→ **LISTED RECORDS**:

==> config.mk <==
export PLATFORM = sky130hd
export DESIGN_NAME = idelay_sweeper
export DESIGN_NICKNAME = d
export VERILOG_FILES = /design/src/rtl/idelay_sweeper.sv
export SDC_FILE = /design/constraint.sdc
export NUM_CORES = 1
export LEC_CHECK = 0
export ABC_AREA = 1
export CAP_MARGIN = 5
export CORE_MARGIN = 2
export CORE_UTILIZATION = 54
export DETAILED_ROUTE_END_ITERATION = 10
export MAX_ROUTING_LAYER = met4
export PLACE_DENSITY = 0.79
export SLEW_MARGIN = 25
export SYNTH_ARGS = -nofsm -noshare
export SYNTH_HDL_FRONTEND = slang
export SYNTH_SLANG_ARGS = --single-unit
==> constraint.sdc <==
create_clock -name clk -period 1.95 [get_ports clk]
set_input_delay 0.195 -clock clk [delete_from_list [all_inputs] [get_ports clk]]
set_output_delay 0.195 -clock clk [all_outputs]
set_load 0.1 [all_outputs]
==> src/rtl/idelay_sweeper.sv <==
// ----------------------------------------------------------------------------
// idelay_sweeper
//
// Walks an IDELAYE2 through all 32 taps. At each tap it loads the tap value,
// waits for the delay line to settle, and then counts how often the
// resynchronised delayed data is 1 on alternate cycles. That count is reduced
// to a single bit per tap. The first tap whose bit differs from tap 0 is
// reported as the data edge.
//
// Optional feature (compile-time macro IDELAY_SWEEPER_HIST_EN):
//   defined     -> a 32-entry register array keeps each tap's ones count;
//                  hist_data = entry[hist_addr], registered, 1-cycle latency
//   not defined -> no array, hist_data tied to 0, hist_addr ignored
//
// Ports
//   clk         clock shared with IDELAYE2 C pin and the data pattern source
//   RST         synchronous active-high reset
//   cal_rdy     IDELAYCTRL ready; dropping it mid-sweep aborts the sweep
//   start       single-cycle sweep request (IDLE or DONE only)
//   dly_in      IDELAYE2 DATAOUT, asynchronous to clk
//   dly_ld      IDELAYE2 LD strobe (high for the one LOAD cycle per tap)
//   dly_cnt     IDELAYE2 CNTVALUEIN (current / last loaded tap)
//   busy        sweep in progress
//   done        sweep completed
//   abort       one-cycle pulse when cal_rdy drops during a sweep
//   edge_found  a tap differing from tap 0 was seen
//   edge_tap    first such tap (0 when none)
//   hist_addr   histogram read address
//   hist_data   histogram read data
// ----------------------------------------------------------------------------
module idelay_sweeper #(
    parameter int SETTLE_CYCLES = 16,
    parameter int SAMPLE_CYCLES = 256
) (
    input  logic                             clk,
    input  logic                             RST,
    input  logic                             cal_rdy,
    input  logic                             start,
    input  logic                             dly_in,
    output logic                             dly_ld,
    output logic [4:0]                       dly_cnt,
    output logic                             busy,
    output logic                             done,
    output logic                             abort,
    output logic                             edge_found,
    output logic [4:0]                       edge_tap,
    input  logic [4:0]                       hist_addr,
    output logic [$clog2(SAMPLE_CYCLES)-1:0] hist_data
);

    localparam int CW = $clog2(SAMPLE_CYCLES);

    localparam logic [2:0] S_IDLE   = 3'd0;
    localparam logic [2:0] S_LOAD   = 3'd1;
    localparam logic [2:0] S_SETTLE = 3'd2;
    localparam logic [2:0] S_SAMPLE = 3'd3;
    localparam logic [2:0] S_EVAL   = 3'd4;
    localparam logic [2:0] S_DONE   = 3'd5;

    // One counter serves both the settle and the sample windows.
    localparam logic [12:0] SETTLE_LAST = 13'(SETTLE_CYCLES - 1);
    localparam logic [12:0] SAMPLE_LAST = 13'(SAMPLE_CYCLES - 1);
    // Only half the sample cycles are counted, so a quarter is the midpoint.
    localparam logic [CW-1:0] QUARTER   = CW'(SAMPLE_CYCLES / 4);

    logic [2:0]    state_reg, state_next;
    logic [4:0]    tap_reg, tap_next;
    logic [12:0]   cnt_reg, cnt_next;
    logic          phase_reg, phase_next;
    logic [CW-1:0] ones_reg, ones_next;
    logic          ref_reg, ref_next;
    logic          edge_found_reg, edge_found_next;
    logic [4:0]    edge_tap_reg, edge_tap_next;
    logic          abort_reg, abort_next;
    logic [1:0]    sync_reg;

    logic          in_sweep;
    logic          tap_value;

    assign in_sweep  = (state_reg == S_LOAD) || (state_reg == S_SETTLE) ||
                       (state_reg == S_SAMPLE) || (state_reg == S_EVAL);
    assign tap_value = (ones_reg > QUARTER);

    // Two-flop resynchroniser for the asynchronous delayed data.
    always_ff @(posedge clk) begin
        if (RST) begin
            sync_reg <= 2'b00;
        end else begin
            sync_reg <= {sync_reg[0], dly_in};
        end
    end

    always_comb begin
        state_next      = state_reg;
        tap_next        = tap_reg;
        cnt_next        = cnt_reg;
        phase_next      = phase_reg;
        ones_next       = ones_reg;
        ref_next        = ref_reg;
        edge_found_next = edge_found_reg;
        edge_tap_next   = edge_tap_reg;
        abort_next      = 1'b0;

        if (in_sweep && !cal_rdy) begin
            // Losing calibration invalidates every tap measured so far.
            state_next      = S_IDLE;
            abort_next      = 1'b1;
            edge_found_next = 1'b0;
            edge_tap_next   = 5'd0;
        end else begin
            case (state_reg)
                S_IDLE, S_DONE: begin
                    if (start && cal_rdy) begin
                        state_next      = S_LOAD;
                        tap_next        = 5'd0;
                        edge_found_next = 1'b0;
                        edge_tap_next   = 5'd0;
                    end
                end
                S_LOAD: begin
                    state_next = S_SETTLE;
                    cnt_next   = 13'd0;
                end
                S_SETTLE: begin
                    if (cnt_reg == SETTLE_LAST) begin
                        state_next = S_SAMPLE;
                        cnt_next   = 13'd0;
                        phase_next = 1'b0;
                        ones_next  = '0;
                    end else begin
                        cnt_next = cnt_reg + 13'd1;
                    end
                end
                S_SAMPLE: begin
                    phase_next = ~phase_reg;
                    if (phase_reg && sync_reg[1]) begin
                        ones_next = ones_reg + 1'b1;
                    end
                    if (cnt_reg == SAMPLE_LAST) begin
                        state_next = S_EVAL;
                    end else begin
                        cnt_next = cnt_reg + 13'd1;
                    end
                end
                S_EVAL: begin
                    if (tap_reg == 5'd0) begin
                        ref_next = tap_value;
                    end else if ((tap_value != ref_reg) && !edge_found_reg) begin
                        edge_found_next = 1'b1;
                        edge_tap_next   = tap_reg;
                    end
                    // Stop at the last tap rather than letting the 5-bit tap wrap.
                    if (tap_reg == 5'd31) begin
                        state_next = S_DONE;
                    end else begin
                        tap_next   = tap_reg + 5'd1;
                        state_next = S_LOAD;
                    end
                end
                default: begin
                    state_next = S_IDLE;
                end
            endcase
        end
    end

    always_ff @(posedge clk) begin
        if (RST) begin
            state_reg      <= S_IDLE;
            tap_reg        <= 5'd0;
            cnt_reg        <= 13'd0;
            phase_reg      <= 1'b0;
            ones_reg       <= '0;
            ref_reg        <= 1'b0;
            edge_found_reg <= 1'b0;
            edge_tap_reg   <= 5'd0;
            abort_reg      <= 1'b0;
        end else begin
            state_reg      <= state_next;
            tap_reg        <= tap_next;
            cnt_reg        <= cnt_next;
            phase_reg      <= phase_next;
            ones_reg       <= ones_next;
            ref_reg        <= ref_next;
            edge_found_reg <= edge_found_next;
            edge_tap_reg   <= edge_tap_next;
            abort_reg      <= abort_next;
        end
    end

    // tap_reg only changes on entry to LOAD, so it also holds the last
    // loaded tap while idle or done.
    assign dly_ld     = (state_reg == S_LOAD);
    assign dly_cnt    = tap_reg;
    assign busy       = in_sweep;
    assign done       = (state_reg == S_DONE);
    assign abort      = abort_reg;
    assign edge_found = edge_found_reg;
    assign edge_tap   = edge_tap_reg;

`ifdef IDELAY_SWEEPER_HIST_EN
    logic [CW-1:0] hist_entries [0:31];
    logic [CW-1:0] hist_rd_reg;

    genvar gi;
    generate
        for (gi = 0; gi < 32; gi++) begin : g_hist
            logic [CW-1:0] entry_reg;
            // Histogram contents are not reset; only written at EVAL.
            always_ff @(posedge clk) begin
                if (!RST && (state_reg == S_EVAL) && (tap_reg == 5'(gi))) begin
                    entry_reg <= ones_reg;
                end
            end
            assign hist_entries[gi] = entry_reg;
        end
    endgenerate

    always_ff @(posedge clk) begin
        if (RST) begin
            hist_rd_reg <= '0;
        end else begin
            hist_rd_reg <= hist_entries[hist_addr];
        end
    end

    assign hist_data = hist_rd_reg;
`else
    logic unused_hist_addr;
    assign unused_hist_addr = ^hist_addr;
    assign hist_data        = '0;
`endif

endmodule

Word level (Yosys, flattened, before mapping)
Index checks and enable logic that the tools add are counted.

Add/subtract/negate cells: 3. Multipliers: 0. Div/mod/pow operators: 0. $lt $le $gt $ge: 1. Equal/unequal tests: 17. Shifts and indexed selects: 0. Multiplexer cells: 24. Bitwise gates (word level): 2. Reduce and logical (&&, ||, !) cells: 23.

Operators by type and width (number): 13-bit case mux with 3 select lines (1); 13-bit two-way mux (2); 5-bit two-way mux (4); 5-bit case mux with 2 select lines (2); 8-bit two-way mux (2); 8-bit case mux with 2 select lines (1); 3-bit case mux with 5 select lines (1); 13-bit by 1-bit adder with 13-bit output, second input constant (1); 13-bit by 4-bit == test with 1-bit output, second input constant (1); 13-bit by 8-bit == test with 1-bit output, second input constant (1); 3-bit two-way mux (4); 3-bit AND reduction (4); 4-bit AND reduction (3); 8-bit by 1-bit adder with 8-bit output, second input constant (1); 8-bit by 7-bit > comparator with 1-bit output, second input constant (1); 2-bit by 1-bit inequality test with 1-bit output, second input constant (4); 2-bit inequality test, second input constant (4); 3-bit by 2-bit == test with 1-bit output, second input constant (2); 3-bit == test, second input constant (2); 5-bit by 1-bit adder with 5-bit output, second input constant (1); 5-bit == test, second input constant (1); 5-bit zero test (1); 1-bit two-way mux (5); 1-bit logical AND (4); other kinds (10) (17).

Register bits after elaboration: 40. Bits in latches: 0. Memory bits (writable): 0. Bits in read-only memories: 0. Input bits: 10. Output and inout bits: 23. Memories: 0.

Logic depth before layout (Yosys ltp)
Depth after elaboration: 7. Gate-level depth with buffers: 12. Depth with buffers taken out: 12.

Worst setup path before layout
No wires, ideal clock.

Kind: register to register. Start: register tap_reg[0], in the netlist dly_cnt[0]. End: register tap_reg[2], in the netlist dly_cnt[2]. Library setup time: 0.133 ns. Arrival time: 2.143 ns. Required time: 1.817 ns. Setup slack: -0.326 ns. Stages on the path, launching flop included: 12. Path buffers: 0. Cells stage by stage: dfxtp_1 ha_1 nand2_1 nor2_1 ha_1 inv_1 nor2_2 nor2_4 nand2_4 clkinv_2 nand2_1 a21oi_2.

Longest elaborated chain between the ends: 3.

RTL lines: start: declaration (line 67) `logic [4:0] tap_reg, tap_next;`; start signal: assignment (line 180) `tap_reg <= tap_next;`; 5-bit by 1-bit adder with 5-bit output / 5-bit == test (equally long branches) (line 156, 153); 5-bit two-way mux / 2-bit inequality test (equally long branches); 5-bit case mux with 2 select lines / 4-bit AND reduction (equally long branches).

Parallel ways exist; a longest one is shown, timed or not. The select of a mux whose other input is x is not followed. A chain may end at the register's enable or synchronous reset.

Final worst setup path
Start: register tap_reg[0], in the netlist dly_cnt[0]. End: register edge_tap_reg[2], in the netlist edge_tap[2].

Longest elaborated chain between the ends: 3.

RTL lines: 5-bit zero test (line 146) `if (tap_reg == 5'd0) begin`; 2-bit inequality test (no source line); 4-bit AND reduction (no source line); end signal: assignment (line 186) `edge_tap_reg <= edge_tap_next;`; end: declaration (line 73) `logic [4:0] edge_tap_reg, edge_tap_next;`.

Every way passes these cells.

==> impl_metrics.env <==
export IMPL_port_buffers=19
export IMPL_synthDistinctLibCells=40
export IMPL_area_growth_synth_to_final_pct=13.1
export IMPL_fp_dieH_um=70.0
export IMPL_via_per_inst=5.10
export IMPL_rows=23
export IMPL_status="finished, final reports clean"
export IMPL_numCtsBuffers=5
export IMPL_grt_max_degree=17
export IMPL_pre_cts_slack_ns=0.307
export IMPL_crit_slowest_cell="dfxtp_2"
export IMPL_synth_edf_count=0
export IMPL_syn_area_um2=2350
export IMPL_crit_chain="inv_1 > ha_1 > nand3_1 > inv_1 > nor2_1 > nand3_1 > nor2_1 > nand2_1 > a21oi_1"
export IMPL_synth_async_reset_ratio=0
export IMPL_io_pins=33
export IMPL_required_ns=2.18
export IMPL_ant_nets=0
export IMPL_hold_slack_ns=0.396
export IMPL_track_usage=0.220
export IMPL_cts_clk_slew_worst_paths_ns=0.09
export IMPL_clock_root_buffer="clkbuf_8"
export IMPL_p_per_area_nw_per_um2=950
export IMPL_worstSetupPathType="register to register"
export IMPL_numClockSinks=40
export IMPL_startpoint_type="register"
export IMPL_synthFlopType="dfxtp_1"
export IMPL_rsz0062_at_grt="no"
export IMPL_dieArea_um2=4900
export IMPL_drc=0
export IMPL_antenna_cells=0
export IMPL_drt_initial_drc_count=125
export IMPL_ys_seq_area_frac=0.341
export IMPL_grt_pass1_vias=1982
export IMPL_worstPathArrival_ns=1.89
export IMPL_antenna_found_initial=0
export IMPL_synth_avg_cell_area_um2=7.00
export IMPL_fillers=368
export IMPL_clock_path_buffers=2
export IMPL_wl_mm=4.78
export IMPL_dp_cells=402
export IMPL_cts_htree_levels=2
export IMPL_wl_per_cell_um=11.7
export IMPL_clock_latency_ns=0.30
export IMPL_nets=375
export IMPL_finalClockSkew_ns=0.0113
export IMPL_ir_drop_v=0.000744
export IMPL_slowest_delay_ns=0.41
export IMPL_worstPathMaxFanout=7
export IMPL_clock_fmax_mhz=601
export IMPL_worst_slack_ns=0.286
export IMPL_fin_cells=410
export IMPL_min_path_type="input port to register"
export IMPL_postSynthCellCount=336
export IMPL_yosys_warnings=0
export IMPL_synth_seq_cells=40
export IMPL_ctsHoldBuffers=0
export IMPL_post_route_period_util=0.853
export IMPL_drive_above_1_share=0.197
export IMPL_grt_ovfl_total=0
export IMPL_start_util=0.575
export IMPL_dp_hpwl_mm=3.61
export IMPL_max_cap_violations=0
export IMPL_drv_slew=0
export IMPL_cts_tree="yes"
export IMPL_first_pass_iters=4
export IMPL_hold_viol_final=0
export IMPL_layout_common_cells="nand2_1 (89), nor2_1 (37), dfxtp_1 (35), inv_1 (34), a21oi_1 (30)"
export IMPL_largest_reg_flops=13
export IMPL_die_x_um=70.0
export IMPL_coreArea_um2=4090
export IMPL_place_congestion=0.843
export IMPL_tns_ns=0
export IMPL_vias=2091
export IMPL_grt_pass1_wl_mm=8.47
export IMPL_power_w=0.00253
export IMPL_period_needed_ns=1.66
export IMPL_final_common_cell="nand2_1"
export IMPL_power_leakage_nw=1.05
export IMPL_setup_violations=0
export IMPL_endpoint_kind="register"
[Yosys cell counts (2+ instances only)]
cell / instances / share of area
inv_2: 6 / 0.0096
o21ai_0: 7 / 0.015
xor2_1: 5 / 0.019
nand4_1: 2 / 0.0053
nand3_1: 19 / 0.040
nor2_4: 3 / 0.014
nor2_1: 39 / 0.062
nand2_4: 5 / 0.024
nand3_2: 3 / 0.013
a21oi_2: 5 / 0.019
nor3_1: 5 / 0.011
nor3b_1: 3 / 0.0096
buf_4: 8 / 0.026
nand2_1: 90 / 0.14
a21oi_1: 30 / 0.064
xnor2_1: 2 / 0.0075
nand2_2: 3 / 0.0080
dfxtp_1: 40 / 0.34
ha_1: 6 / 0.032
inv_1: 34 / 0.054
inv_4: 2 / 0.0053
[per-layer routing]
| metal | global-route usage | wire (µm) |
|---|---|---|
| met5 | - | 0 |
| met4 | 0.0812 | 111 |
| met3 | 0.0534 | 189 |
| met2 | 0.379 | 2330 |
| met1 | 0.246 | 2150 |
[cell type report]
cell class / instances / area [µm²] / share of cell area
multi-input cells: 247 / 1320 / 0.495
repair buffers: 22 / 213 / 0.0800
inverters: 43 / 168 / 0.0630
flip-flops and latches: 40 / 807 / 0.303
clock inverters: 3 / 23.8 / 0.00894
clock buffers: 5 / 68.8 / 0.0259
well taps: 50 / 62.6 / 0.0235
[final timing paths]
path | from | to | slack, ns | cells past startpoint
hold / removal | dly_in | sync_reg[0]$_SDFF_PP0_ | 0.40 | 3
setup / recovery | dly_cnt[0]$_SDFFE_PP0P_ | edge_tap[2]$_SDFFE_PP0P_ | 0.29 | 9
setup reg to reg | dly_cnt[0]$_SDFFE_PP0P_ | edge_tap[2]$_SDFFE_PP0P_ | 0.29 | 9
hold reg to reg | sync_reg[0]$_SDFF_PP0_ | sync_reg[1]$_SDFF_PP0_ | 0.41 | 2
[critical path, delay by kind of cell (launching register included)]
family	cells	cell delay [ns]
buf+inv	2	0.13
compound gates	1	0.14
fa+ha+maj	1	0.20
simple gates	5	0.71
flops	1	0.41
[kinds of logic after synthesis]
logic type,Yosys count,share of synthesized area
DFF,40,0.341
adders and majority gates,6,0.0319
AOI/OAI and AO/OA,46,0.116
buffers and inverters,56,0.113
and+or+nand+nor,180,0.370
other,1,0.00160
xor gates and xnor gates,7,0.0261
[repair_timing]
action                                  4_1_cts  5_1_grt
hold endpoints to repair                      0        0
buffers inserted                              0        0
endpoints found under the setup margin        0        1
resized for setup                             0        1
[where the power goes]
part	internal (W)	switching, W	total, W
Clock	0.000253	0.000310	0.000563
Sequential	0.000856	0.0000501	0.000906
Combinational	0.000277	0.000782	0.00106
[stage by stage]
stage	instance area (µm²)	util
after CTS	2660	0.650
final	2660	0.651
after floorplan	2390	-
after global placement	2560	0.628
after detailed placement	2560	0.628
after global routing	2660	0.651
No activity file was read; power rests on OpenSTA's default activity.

→ **ASSIGNMENT**: Go through the material above line by line and state how many lines contain "source". Give only the number.

→ **PROBLEM SOLUTION**: 2